Consenso y disenso
Ernesto Cabrera Tejada
Quizás sea ingenuo suponer que todos dicen la verdad. El “escándalo” -cuyo significado original es "saltar" o "tropezar". Ocurre cuando el caminante tropieza con una piedra que no debiera haber estado allí. Por eso se lo traduce también con las palabras "trampa" o "celada". La inesperada novedad que escandaliza resulta de algún mal ejemplo.
Cuando una persona que debiera ofrecer una elevada conducta hace lo contrario, escandaliza a los que la están mirando. Tomemos por caso el comportamiento "escandaloso" de la periodista Vicky Dávila. – Menciono el caso sólo para ilustrar el concepto del escándalo y no, por cierto, para subirla al patíbulo por la escala de la hipocresía.
Los medios son cada vez menos fiables porque sus periodistas hacen parte del escándalo, y pretenden desconocer el hecho evidente de que crecemos en una desastrosa espiral de escándalos que nos conduce a la penosa realidad social que tenemos. Allí la prensa ha perdido su estado de reflexión, equilibrio e intermediación informativa.

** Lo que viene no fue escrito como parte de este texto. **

[config.mk]
export PLATFORM = sky130hd
export DESIGN_NAME = dma_xlate_walker
export DESIGN_NICKNAME = d
export VERILOG_FILES = /design/src/rtl/xlt_pkg.sv /design/src/rtl/xlt_cfg_regs.sv /design/src/rtl/xlt_range_check.sv /design/src/rtl/xlt_walk_fsm.sv /design/src/rtl/dma_xlate_walker.sv
export SDC_FILE = /design/constraint.sdc
export NUM_CORES = 1
export LEC_CHECK = 0
export ABC_AREA = 1
export CAP_MARGIN = 30
export CORE_MARGIN = 2
export CORE_UTILIZATION = 40
export CTS_CLUSTER_SIZE = 10
export DETAILED_ROUTE_END_ITERATION = 6
export PLACE_DENSITY_LB_ADDON = 0.2
export SLEW_MARGIN = 15
export SYNTH_ARGS = -nofsm -noshare
export SYNTH_HDL_FRONTEND = slang
export SYNTH_SLANG_ARGS = --single-unit
[constraint.sdc]
create_clock -name clk -period 3.9 [get_ports clk]
set_input_delay 0.78 -clock clk [delete_from_list [all_inputs] [get_ports clk]]
set_output_delay 0.78 -clock clk [all_outputs]
set_load 0.005 [all_outputs]
[src/rtl/xlt_pkg.sv]
package xlt_pkg;
  typedef enum logic [1:0] {
    ST_IDLE  = 2'd0,
    ST_FETCH = 2'd1,
    ST_RESP  = 2'd2
  } xlt_state_e;

  localparam int unsigned CFG_SEL_BASE  = 0;
  localparam int unsigned CFG_SEL_LIMIT = 1;
endpackage

[src/rtl/xlt_cfg_regs.sv]
module xlt_cfg_regs #(
  parameter int unsigned ADDR_W = 32
) (
  input  logic              clk,
  input  logic              rst,
  input  logic              we,
  input  logic              sel,
  input  logic [ADDR_W-1:0] wdata,
  output logic [ADDR_W-1:0] base_q,
  output logic [ADDR_W-1:0] limit_q
);
  always_ff @(posedge clk) begin
    if (rst) begin
      base_q  <= '0;
      limit_q <= '0;
    end else if (we) begin
      if (sel == 1'(xlt_pkg::CFG_SEL_LIMIT)) limit_q <= wdata;
      else                                   base_q  <= wdata;
    end
  end
endmodule

[src/rtl/xlt_range_check.sv]
module xlt_range_check #(
  parameter int unsigned ADDR_W      = 32,
  parameter int unsigned PAGE_BITS   = 12,
  parameter int unsigned ENTRY_SHIFT = 3
) (
  input  logic [ADDR_W-1:0] laddr,
  input  logic [ADDR_W-1:0] base,
  input  logic [ADDR_W-1:0] limit,
  output logic              in_range,
  output logic [ADDR_W-1:0] entry_addr
);
  localparam logic [ADDR_W-1:0] BASE_MASK = {1'b0, {(ADDR_W-1){1'b1}}};

  logic [ADDR_W-1:0] page_idx;
  logic [ADDR_W-1:0] slot_cnt;

  always_comb begin
    page_idx   = laddr >> PAGE_BITS;
    slot_cnt   = limit >> ENTRY_SHIFT;
    in_range   = (page_idx < slot_cnt);
    entry_addr = (base & BASE_MASK) + (page_idx << ENTRY_SHIFT);
  end
endmodule

[src/rtl/xlt_walk_fsm.sv]
module xlt_walk_fsm #(
  parameter int unsigned ADDR_W    = 32,
  parameter int unsigned PAGE_BITS = 12
) (
  input  logic                        clk,
  input  logic                        rst,
  input  logic                        req_valid,
  input  logic [PAGE_BITS-1:0]        req_off,
  input  logic                        in_range,
  input  logic [ADDR_W-1:0]           entry_addr,
  output logic                        req_ready,
  output logic                        rsp_valid,
  input  logic                        rsp_ready,
  output logic [ADDR_W-1:0]           rsp_paddr,
  output logic                        rsp_fault,
  output logic                        mem_req,
  output logic [ADDR_W-1:0]           mem_addr,
  input  logic                        mem_ack,
  input  logic [ADDR_W-PAGE_BITS-1:0] mem_frame,
  input  logic                        mem_err
);
  import xlt_pkg::*;

  localparam int unsigned FRAME_W = ADDR_W - PAGE_BITS;

  xlt_state_e           state_q;
  logic [PAGE_BITS-1:0] off_q;

  always_ff @(posedge clk) begin
    if (rst) begin
      state_q   <= ST_IDLE;
      req_ready <= 1'b1;
      rsp_valid <= 1'b0;
      rsp_paddr <= '0;
      rsp_fault <= 1'b0;
      mem_req   <= 1'b0;
      mem_addr  <= '0;
      off_q     <= '0;
    end else begin
      unique case (state_q)
        ST_IDLE: begin
          if (req_valid) begin
            off_q     <= req_off;
            req_ready <= 1'b0;
            if (in_range) begin
              mem_req  <= 1'b1;
              mem_addr <= entry_addr;
              state_q  <= ST_FETCH;
            end else begin
              rsp_valid <= 1'b1;
              rsp_fault <= 1'b1;
              rsp_paddr <= {{FRAME_W{1'b0}}, req_off};
              state_q   <= ST_RESP;
            end
          end
        end
        ST_FETCH: begin
          if (mem_ack) begin
            mem_req   <= 1'b0;
            rsp_valid <= 1'b1;
            rsp_fault <= mem_err;
            rsp_paddr <= mem_err ? {{FRAME_W{1'b0}}, off_q}
                                 : {mem_frame, off_q};
            state_q   <= ST_RESP;
          end
        end
        ST_RESP: begin
          if (rsp_ready) begin
            rsp_valid <= 1'b0;
            req_ready <= 1'b1;
            state_q   <= ST_IDLE;
          end
        end
        default: state_q <= ST_IDLE;
      endcase
    end
  end
endmodule

[src/rtl/dma_xlate_walker.sv]
module dma_xlate_walker #(
  parameter int unsigned ADDR_W      = 32,
  parameter int unsigned PAGE_BITS   = 12,
  parameter int unsigned ENTRY_BYTES = 8
) (
  input  logic              clk,
  input  logic              rst,
  input  logic              cfg_we,
  input  logic              cfg_sel,
  input  logic [ADDR_W-1:0] cfg_wdata,
  input  logic              req_valid,
  output logic              req_ready,
  input  logic [ADDR_W-1:0] req_addr,
  output logic              rsp_valid,
  input  logic              rsp_ready,
  output logic [ADDR_W-1:0] rsp_paddr,
  output logic              rsp_fault,
  output logic              mem_req,
  output logic [ADDR_W-1:0] mem_addr,
  input  logic              mem_ack,
  input  logic [ADDR_W-1:0] mem_rdata,
  input  logic              mem_err
);
  localparam int unsigned ENTRY_SHIFT = $clog2(ENTRY_BYTES);

  logic [ADDR_W-1:0] base_q, limit_q, entry_addr;
  logic              in_range;

  xlt_cfg_regs #(.ADDR_W(ADDR_W)) u_regs (
    .clk(clk), .rst(rst), .we(cfg_we), .sel(cfg_sel), .wdata(cfg_wdata),
    .base_q(base_q), .limit_q(limit_q)
  );

  xlt_range_check #(
    .ADDR_W(ADDR_W), .PAGE_BITS(PAGE_BITS), .ENTRY_SHIFT(ENTRY_SHIFT)
  ) u_range (
    .laddr(req_addr), .base(base_q), .limit(limit_q),
    .in_range(in_range), .entry_addr(entry_addr)
  );

  xlt_walk_fsm #(.ADDR_W(ADDR_W), .PAGE_BITS(PAGE_BITS)) u_fsm (
    .clk(clk), .rst(rst),
    .req_valid(req_valid), .req_off(req_addr[PAGE_BITS-1:0]),
    .in_range(in_range), .entry_addr(entry_addr),
    .req_ready(req_ready), .rsp_valid(rsp_valid), .rsp_ready(rsp_ready),
    .rsp_paddr(rsp_paddr), .rsp_fault(rsp_fault),
    .mem_req(mem_req), .mem_addr(mem_addr), .mem_ack(mem_ack),
    .mem_frame(mem_rdata[ADDR_W-1:PAGE_BITS]), .mem_err(mem_err)
  );
endmodule

==> summary.md <==
| Metric | Value |
|---|---|
| Share of the synthesized area in the top cell type | `37.3%` |
| Starting DRT DRC Count | `409` |
| Final hold violations | `0` |
| Synth cell count leaders | `312 x nand2_1, 252 x nor2_1, 152 x inv_1, 142 x dfxtp_1, 91 x o21ai_0` |
| Total wire length after detailed routing | `20300 um` |
| Placer Congestion | `0.881` |
| Most area-consuming cells after synthesis | `dfxtp_1 37%, nand2_1 15%, nor2_1 12%` |
| Crit path DAT | `3240 ps` |
| First-pass GRT wire length | `33000 um` |
| Met3 wire length | `1180 um` |
| Via Count | `7488` |
| Worst Hold Depth | `2` |
| Final Cell Area | `0.0101 mm2` |
| Cts repair resizes | `0` |
| Gr usage total | `20.4%` |
| Die X | `142 um` |
| Seq/Total Area, Yosys | `37.3%` |
| Antenna Nets Post-Route | `0` |
| CTS buffer count | `17` |
| Clock H-tree levels | `4` |
| Final HPWL DP | `15100 um` |
| Mapped Cells | `1199` |
| Final #Nets | `1487` |
| Cell Area, Synth | `0.00762 mm2` |
| Setup Viol. Count Final | `0` |
| Placed cell area | `0.00944 mm2` |
| CTS root buf | `clkbuf_16` |
| Syn Area/Cell | `6.36 um2` |
| Peak VDD IR | `0.000353 V` |
| Initial antenna violation count | `0` |
| Port-buffer cells | `159` |
| Max cap viols | `0` |
| CTS tree | `yes` |
| Clock Pin Slew Worst Setup and Hold Paths | `60 ps` |
| Worst setup SP type | `primary input` |
| Unrepaired setup endpoints after global routing | `no` |
| Core area | `0.0187 mm2` |
| Primary FF master, synth | `dfxtp_1` |
| Area grow syn2layout | `32.2%` |
| Vias in the first global route | `6738` |
| Ys async rst share | `0%` |
| Synth cell types | `28` |
| Global route overflow | `0` |
| First-pass DRT Iterations | `6` |
| Largest net degree at the start of global routing | `80` |
| Fin Setup TNS | `0 ps` |
| Max Clock Freq | `344 MHz` |
| Met1 WL | `10000 um` |
| Most common cell in the netlist | `nand2_1` |
| FF+latch count, synth | `142` |
| EDFF count, synth | `0` |
| Layout Skew | `8.26 ps` |
| Slew @ Worst Pin | `808 ps` |
| Slew Limit Fails | `0` |
| CP Data Required Time | `4230 ps` |
| IO Count | `172` |
| Worst Hold Class | `flip-flop to flip-flop` |
| Worst relative slew slack | `45.9%` |
| Die height | `142 um` |
| Tcrit/Tclk final | `74.6%` |
| DR WL/cell | `12.8 um` |
| Final Core Density | `53.9%` |
| DRC Markers | `0` |
| Status | `finished, final reports clean` |
| Layout cell share with drive strength beyond 1 | `3.61%` |
| PwrDens | `586 mW/mm2` |
| N_diodes | `0` |
| Detail Route met2 WL | `8780 um` |
| Die area | `0.0202 mm2` |
| Worst reg-to-reg path cell count | `8` |
| Largest area contributor in the netlist | `dfxtp_1` |
| Vias/cell | `4.71` |
| Setup bufs post-CTS | `0` |
| Yosys Warn Count | `0` |
| Leak Pwr | `4.77 nW` |
| Hold_buf cts | `0` |
| Crit Path Max Fanout | `62` |
| Fin crit period | `2910 ps` |
| DR top layer | `met4` |
| CTS sink count | `142` |
| Max clock buf depth | `2` |
| Kind of critical path | `primary input to flip-flop` |
| Clock insertion delay at the later pin of the skew report | `430 ps` |
| Row count | `50` |
| Critical Path End Type | `flip-flop` |
| Starting density of the core | `40.8%` |
| Syn_nets | `1343` |
## worst paths after layout
path / start / end / slack (ps)
max: req_addr[16] / u_fsm.rsp_paddr[10] / 990
min reg2reg: u_fsm.rsp_fault / u_fsm.rsp_fault / 450
min: u_fsm.rsp_fault / u_fsm.rsp_fault / 450
max reg2reg: u_fsm.state_q[0] / u_fsm.rsp_paddr[31] / 1480
## cells in the final DEF (no fill, tap or decap)
cell and n:
clkinv_2 2, nor2_2 3, o21a_1 1, xnor2_1 1, nand2_1 312, buf_16 1
clkbuf_16 17, o21bai_1 2, inv_1 151, clkinv_1 1, inv_6 1, clkbuf_1 1
ha_1 39, and2_1 1, a21oi_2 1, buf_4 6, buf_12 2, fa_1 1
xor2_1 13, nand3_2 1, nand3_1 35, nor3_1 12, a21oi_1 78, clkinvlp_4 4
nand2_4 1, nor2_1 252, bufinv_16 5, clkinv_4 2, o21ai_0 91, dfxtp_1 142
clkdlybuf4s50_1 159, nand3_4 1, inv_2 2, nand4_1 15
## area by class of cell
type | count | area [um2]
tap | 234 | 293
clock buffer | 18 | 429
fill | 1882 | 8620
multi-input combinational | 860 | 4020
inverter | 154 | 578
timing repair buffer | 168 | 1700
sequential | 142 | 2840
clock inverter | 14 | 216
## state kept, by name, summed over array words and instances, names as in the netlist
name	cells
u_fsm.state_q	2
u_fsm.off_q	12
u_fsm.rsp_paddr	32
u_regs.base_q	31
u_fsm.rsp_fault	1
u_fsm.mem_addr	32
u_fsm.req_ready	1
u_fsm.mem_req	1
u_fsm.rsp_valid	1
u_regs.limit_q	29
## logic make-up (layout without fill, tap and decap cells)
group,after synthesis,in the layout,synth area share [%]
flip-flops,142,142,37.3
buffers and inverters,197,354,10.0
AO/OA/AOI/OAI,173,173,11.5
adder cells (fa/ha/maj),40,40,6.66
AND/OR/NAND/NOR,633,633,32.9
XOR/XNOR,14,14,1.61
## per-stage QoR
stage          hold WS (ps)  setup slack [ps]  power (mW)  cells
2_1_floorplan           433              1590        3.21   1199
3_3_place_gp            427               573        4.13   1557
3_5_place_dp            435               563        4.16   1558
4_1_cts                 444               999        5.96   1590
5_1_grt                 471               720        6.34   1590
6_report                446               990        5.91   1590
## power by group
part	internal [mW]	switching [mW]
clock	1.13	0.649
sequential	1.80	0.176
combinational	0.984	1.16
total	3.92	1.99
## per-layer routing
| metal | global-route usage, % | up-vias |
|---|---|---|
| li1 | - | 4025 |
| met1 | 28.6 | 3259 |
| met2 | 31.5 | 181 |
| met3 | 4.64 | 23 |
| met4 | 5.74 | 0 |
| met5 | 0 | - |
## critical path, cell delays in order
cell and delay, ps:
clkdlybuf4s50_1 440, ha_1 320, nand2_1 100, inv_1 40, nand2_1 50, nand3_1 120, nand2_1 100, nand2_1 80
nand2_1 200, nand2_4 140, nand3_4 80, buf_4 500, nand2_1 120, nand2_1 90, nor2_1 40
No activity file was read; power rests on OpenSTA's default activity.
--- src/rtl/vic_pkg.sv ---
package vic_pkg;
    localparam int PRIO_W  = 4;
    localparam int NUM_TGT = 2;
    localparam int DATA_W  = 32;

    // field positions in a request word
    localparam int B_EN      = 16;
    localparam int B_POL     = 17;
    localparam int B_TGT     = 24;
    localparam int B_WE_TGT  = 25;
    localparam int B_WE_EN   = 26;
    localparam int B_WE_POL  = 27;
    localparam int B_WE_PRIO = 28;

    typedef struct packed {
        logic              tgt;
        logic              pol;
        logic              en;
        logic [PRIO_W-1:0] prio;
    } req_t;

    function automatic logic [DATA_W-1:0] pack_req(input req_t r);
        logic [DATA_W-1:0] w;
        w                  = '0;
        w[PRIO_W-1:0]      = r.prio;
        w[B_EN]            = r.en;
        w[B_POL]           = r.pol;
        w[B_TGT]           = r.tgt;
        return w;
    endfunction
endpackage

--- src/rtl/vic_srcregs.sv ---
module vic_srcregs
    import vic_pkg::*;
#(
    parameter int NUM_SRC = 71,
    parameter int IDX_W   = $clog2(NUM_SRC)
) (
    input  logic              clk,
    input  logic              rst_n,
    input  logic              wr_en,
    input  logic [IDX_W-1:0]  wr_idx,
    input  logic [DATA_W-1:0] wdata,
    output req_t              regs [NUM_SRC]
);
    // source 0 is reserved and stays zero
    assign regs[0] = '0;

    for (genvar i = 1; i < NUM_SRC; i++) begin : g_src
        logic hit;
        assign hit = wr_en && (wr_idx == IDX_W'(i));

        always_ff @(posedge clk or negedge rst_n) begin
            if (!rst_n) begin
                regs[i] <= '0;
            end else if (hit) begin
                if (wdata[B_WE_PRIO]) regs[i].prio <= wdata[PRIO_W-1:0];
                if (wdata[B_WE_EN])   regs[i].en   <= wdata[B_EN];
                if (wdata[B_WE_POL])  regs[i].pol  <= wdata[B_POL];
                if (wdata[B_WE_TGT])  regs[i].tgt  <= wdata[B_TGT];
            end
        end
    end
endmodule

Las voces de la prensa razonan en consenso y disenso; si deben silenciarse por el derecho a la intimidad y dejar que se desconozcan asuntos de riesgo social, o si se viola ese derecho en aras de la protección social. Ni lo uno ni lo otro, el periodista no debe autocensurarse pero si proteger la intimidad ajena, los medios no se pueden convertir en juzgados de instrucción, deben aportar información a quien la solicite sin perder su carácter informativo pero sin hacer de ello un acto sensacionalista y mucho menos un proceso con pretensiones de acabar con alguien.
La independencia de un medio pende más de la autonomía de su director y de sus periodistas, que la del medio. Ello se logra con dignidad, haciéndose respetable, trabajando en la obligación de divulgar, informar correcta, oportuna y verazmente. Pero con imparcialidad.
Aquí se informa, se juzga y se condena y eso es execrable. Deben los periodistas y los medios en casos de escándalos saber que tienen la mejor y más poderosa herramienta de su gestión, el poder de la opinión pública. Pero si la prensa y sus periodistas están inclusos en los escándalos, ¿cómo apelar a ella?